Op 3 mei 2023 heeft de voorzieningenrechter van de Rechtbank Zeeland-West-Brabant een verzoek om een voorlopige voorziening behandeld in de zaak tussen een verzoeker en de burgemeester van de gemeente Bergen op Zoom. De verzoeker, eigenaar van een woning nabij het weiland waar een kermis gepland stond, had bezwaar gemaakt tegen het besluit van 1 mei 2023, waarbij de burgemeester een evenementenvergunning had verleend voor het organiseren van de kermis van 3 tot en met 7 mei 2023. De verzoeker vorderde een voorlopige voorziening omdat hij vreesde voor overlast en andere negatieve gevolgen van het evenement.

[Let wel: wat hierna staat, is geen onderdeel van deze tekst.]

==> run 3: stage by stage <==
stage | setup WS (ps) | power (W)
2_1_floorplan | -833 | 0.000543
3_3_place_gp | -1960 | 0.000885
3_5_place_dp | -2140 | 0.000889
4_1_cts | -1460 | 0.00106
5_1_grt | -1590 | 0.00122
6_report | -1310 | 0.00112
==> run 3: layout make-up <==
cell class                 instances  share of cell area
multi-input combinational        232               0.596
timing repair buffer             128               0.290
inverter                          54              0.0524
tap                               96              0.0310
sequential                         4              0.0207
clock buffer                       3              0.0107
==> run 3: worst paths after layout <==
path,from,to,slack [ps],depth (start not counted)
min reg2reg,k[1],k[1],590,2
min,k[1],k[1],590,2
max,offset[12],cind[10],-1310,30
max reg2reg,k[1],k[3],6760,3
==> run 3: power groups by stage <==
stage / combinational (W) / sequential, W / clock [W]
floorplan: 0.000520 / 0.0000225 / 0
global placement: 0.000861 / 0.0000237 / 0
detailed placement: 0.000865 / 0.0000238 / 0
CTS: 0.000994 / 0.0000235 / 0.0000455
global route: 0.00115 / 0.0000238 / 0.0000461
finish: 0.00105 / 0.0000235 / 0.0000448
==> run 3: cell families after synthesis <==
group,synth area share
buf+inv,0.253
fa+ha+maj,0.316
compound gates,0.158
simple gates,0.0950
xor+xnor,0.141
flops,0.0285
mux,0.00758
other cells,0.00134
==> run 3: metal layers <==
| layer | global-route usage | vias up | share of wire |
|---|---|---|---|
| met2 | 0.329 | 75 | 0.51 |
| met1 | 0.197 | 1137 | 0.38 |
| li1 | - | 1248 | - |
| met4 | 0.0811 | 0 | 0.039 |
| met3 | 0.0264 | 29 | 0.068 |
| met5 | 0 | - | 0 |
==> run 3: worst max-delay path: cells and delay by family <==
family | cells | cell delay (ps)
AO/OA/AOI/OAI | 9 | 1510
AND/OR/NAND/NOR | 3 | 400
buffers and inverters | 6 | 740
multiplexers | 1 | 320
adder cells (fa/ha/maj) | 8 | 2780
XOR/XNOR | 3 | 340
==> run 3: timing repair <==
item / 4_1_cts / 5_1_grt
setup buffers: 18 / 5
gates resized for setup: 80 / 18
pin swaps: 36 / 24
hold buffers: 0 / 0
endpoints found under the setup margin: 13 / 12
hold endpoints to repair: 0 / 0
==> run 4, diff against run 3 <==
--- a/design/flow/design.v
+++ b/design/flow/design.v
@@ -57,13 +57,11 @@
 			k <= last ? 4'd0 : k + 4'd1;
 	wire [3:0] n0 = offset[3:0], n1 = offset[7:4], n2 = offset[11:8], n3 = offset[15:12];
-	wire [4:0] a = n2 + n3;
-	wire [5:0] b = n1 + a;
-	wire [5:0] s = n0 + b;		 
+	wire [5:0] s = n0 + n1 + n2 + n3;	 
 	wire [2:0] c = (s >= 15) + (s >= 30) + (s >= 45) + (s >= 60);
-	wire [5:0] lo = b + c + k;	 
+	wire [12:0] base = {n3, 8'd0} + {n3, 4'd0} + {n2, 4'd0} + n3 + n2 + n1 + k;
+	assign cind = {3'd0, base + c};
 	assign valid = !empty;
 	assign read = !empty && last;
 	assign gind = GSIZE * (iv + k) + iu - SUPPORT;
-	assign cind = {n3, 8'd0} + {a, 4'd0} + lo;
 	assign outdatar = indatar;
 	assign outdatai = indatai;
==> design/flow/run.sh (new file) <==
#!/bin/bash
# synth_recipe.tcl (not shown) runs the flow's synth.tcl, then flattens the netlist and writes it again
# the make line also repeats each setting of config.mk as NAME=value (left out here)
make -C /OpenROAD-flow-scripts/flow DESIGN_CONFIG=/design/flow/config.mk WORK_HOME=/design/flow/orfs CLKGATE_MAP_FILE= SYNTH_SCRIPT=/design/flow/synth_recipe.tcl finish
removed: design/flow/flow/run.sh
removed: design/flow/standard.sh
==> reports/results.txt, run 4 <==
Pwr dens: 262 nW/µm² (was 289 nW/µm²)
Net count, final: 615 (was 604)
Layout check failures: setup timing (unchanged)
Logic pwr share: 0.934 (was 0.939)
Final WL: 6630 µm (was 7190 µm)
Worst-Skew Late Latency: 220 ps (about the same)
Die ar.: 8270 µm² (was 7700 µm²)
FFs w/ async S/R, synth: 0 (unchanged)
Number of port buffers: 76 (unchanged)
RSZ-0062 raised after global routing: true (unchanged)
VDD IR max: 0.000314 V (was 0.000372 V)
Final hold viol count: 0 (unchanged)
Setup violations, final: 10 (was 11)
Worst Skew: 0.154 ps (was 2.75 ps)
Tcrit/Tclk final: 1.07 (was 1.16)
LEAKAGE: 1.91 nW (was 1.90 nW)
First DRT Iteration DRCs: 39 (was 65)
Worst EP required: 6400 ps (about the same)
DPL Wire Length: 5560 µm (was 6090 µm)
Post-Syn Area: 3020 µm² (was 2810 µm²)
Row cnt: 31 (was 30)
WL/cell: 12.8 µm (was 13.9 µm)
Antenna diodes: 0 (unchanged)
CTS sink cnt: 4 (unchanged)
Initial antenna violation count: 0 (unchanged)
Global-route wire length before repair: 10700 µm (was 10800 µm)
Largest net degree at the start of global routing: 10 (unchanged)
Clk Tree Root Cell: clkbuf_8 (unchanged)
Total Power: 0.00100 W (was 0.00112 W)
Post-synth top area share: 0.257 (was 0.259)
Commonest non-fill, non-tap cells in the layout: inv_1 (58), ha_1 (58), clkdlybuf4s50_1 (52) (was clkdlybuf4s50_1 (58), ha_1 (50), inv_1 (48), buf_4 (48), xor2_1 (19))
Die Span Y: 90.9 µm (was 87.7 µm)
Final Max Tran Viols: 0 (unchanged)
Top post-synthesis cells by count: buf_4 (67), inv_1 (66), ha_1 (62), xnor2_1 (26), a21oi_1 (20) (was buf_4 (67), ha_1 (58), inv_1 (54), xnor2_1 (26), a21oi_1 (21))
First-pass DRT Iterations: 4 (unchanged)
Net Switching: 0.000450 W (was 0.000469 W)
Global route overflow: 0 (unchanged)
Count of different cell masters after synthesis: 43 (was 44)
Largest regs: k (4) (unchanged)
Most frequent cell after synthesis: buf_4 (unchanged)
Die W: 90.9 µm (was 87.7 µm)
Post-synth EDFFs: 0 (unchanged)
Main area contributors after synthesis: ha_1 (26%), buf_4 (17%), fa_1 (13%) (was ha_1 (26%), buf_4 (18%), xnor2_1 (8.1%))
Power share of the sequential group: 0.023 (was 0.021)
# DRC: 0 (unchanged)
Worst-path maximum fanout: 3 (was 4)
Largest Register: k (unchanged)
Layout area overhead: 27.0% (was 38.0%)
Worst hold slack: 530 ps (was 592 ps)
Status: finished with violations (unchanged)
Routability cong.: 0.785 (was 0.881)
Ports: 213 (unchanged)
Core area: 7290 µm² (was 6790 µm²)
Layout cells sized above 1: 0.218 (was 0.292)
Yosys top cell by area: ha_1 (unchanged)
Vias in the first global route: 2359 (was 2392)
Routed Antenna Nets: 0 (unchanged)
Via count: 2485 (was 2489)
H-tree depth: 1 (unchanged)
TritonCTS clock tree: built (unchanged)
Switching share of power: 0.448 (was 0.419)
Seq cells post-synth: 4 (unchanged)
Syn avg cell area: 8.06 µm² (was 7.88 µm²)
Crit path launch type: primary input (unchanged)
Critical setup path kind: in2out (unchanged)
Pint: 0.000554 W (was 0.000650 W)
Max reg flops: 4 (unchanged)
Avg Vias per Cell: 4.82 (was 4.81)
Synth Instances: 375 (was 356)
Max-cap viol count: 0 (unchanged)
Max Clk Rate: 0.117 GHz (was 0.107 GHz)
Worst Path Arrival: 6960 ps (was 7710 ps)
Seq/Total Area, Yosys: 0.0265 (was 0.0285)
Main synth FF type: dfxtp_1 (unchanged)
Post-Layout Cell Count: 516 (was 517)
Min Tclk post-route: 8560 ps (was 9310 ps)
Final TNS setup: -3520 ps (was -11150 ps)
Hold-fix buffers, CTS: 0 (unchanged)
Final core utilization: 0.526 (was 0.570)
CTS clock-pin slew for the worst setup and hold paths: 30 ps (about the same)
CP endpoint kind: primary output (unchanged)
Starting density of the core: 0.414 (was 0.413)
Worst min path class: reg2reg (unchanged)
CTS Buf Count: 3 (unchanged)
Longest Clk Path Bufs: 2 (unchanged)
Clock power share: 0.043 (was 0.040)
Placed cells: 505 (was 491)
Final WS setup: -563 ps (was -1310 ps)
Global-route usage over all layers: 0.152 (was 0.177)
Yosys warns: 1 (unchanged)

De voorzieningenrechter heeft vastgesteld dat de burgemeester de vergunning had verleend op basis van de Algemene Plaatselijke Verordening (APV) en dat er voldoende motivering was voor de beslissing. De voorzieningenrechter heeft de spoedeisendheid van het verzoek erkend, gezien de geplande data van de kermis. Tijdens de zitting is de burgemeester vertegenwoordigd door zijn medewerkers, terwijl de verzoeker met zijn gezin aanwezig was. De voorzieningenrechter heeft de argumenten van de verzoeker, waaronder de schending van de aanvraagtermijn en de mogelijke overlast voor de omgeving, zorgvuldig gewogen.
Uiteindelijk heeft de voorzieningenrechter geoordeeld dat de burgemeester voldoende had gemotiveerd dat de kermis geen onredelijke risico's met zich meebracht en dat de vergunning niet op onredelijke gronden was verleend. De voorzieningenrechter heeft het verzoek om een voorlopige voorziening afgewezen, met de conclusie dat de belangen van de vergunninghouder en de bezoekers van de kermis zwaarder wogen dan de bezwaren van de verzoeker. De uitspraak is gedaan door mr. R.P. Broeders en openbaar gemaakt op 3 mei 2023.